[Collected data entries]
[Start of section]

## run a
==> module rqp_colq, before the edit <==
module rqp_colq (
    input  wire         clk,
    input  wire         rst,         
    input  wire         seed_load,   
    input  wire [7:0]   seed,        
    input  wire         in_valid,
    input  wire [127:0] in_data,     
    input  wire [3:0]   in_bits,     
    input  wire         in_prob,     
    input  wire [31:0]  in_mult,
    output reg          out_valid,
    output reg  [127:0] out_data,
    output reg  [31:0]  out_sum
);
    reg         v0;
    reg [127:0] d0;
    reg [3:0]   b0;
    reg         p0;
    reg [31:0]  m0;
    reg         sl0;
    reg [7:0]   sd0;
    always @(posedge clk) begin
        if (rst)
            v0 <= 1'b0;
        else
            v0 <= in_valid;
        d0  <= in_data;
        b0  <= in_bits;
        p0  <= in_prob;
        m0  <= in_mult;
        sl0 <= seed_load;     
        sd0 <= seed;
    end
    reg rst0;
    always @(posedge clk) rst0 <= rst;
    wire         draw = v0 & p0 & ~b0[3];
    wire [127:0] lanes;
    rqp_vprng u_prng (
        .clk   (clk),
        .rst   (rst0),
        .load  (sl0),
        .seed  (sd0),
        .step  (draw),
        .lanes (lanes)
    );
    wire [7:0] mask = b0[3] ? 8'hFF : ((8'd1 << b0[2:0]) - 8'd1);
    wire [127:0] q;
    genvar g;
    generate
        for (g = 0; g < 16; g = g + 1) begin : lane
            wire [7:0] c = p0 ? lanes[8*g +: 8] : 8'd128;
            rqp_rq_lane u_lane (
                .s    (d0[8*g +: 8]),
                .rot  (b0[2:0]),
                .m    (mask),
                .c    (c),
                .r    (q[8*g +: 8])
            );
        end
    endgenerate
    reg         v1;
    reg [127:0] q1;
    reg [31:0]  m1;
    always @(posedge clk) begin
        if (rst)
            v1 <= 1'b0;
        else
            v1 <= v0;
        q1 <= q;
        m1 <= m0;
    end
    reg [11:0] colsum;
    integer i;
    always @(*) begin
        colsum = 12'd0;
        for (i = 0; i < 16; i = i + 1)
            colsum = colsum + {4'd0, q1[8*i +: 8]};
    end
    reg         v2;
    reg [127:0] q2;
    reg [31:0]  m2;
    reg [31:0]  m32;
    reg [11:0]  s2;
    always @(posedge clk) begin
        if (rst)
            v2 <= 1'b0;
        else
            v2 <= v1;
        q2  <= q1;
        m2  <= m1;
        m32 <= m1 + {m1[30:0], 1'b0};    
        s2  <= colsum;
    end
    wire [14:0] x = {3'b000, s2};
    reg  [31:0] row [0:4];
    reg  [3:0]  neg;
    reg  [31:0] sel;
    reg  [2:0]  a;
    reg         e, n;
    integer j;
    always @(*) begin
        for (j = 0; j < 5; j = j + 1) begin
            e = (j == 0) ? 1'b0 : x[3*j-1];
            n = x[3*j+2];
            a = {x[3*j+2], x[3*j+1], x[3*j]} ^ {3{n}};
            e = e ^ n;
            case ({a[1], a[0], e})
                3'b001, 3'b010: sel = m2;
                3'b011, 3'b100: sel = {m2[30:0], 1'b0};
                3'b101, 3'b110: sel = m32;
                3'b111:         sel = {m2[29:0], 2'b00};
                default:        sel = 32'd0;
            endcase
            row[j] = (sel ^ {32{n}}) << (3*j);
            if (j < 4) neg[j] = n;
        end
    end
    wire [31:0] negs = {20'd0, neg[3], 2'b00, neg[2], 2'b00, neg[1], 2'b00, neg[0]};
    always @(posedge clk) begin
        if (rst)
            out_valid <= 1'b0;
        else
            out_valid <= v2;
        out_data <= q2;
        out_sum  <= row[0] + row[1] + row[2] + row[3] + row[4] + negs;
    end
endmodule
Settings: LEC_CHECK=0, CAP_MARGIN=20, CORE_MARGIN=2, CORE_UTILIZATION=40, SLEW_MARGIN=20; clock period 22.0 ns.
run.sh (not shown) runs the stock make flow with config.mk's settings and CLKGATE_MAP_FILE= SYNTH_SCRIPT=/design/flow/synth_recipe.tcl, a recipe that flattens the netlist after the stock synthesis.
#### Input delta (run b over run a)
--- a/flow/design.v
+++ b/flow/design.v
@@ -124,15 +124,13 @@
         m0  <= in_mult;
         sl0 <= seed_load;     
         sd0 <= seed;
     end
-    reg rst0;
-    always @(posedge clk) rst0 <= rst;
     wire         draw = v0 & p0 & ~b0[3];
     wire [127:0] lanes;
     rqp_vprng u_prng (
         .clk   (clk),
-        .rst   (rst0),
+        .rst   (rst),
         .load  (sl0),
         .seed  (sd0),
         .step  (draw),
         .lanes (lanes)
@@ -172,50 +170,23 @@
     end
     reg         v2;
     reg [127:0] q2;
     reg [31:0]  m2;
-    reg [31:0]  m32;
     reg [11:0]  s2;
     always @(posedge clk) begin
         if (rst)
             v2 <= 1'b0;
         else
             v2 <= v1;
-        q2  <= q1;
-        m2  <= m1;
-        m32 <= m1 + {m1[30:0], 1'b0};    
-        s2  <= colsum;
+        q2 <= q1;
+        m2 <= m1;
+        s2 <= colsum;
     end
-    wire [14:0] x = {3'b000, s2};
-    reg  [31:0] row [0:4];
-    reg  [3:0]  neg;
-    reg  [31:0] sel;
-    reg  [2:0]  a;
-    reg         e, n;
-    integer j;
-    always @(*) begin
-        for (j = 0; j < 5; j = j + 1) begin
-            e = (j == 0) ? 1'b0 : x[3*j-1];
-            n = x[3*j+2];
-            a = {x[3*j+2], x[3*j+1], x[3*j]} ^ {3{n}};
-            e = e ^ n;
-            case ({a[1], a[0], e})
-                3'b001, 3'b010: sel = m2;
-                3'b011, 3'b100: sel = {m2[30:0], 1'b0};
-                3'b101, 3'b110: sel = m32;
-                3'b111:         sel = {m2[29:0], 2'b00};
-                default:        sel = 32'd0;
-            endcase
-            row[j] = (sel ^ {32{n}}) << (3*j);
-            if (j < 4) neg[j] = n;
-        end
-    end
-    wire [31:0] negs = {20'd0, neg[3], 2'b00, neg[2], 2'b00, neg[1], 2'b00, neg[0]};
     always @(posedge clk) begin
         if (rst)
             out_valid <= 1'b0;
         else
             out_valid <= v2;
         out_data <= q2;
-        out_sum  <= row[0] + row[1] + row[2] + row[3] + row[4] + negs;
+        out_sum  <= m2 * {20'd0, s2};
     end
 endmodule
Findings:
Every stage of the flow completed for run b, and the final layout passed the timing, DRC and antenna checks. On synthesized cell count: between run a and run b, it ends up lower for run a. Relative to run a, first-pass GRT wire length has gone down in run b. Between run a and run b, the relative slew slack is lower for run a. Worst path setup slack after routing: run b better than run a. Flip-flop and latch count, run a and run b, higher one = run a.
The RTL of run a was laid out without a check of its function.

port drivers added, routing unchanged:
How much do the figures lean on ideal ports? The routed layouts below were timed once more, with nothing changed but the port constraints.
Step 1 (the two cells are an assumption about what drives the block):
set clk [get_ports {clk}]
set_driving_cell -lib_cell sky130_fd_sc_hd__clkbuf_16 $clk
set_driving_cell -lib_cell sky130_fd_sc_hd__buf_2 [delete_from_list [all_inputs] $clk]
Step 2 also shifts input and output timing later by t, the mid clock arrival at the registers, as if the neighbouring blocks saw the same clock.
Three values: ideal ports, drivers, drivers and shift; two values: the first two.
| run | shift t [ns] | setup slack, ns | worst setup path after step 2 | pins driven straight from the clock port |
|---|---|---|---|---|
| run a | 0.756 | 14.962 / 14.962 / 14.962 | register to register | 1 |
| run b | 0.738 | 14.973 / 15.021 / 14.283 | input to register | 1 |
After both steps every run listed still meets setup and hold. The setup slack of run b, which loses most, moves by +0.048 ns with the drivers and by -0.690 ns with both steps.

[End of section]

Problem: Copy all lines above containing the string "mask".

Output of the task:
    wire [7:0] mask = b0[3] ? 8'hFF : ((8'd1 << b0[2:0]) - 8'd1);
                .m    (mask),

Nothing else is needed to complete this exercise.